◆ TASK ◆
Return, from the lines below, each one that includes the word "mapped".

◆ INPUT RECORDS ◆
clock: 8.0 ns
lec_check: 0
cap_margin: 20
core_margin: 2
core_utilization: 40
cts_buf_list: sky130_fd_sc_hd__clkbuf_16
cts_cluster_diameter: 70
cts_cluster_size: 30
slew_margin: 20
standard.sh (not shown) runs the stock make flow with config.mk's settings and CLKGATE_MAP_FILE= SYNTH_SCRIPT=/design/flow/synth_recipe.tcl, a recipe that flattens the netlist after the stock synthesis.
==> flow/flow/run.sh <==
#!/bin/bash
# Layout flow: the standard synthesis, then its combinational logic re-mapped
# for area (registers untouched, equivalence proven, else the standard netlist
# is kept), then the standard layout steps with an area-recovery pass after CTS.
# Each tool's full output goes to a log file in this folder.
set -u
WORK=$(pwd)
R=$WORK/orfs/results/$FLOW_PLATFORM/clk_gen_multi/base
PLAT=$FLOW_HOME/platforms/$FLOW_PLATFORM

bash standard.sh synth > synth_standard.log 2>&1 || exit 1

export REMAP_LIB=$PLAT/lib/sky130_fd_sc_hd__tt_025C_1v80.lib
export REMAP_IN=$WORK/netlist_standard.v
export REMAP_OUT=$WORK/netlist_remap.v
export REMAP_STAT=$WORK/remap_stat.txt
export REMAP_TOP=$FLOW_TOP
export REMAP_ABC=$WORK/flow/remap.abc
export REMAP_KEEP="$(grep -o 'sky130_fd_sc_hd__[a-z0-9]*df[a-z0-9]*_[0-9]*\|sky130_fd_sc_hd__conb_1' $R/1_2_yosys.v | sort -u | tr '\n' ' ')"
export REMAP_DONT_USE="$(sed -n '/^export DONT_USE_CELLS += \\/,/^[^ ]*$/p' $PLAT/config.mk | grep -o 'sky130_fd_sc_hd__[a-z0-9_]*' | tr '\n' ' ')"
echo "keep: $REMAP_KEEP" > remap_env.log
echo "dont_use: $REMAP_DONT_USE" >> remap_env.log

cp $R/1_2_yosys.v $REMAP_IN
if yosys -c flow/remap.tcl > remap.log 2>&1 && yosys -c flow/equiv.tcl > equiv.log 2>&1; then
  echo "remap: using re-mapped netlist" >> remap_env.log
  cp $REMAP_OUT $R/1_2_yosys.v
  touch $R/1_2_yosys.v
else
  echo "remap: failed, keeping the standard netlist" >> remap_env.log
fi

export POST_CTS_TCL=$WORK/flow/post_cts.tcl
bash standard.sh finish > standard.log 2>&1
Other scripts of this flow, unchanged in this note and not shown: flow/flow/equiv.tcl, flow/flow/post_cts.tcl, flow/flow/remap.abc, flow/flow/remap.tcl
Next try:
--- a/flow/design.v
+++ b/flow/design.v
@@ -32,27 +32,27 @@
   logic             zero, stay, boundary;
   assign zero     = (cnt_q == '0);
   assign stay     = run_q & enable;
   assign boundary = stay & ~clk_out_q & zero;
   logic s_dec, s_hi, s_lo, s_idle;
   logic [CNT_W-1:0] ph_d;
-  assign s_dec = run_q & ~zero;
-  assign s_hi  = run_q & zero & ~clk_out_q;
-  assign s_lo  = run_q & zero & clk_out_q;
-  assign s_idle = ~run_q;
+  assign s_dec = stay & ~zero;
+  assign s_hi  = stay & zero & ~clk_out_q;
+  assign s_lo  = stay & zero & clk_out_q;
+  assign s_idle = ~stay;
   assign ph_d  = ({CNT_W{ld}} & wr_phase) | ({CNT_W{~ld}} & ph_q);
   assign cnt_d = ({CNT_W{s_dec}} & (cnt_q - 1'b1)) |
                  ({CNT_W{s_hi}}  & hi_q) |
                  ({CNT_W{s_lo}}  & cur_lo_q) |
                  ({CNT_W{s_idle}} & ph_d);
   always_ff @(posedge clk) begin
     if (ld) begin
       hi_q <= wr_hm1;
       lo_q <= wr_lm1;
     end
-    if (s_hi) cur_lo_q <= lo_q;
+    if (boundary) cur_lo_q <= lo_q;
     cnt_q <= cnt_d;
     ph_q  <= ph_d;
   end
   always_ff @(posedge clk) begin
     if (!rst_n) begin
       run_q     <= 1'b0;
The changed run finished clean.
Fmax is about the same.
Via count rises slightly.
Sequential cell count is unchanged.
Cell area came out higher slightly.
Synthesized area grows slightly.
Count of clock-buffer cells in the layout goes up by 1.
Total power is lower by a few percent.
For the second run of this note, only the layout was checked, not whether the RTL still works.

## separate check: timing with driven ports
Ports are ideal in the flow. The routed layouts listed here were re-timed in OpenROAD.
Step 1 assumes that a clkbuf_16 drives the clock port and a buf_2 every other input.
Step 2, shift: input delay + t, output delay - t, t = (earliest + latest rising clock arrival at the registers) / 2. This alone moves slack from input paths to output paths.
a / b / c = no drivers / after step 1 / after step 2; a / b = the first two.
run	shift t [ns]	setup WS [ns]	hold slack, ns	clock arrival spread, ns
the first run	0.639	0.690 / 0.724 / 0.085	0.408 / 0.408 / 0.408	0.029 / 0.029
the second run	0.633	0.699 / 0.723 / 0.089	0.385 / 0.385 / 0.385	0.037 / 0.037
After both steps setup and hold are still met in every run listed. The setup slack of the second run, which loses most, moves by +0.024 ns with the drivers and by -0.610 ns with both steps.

◆ SOLUTION FOR THIS PROBLEM ◆
# Layout flow: the standard synthesis, then its combinational logic re-mapped
  echo "remap: using re-mapped netlist" >> remap_env.log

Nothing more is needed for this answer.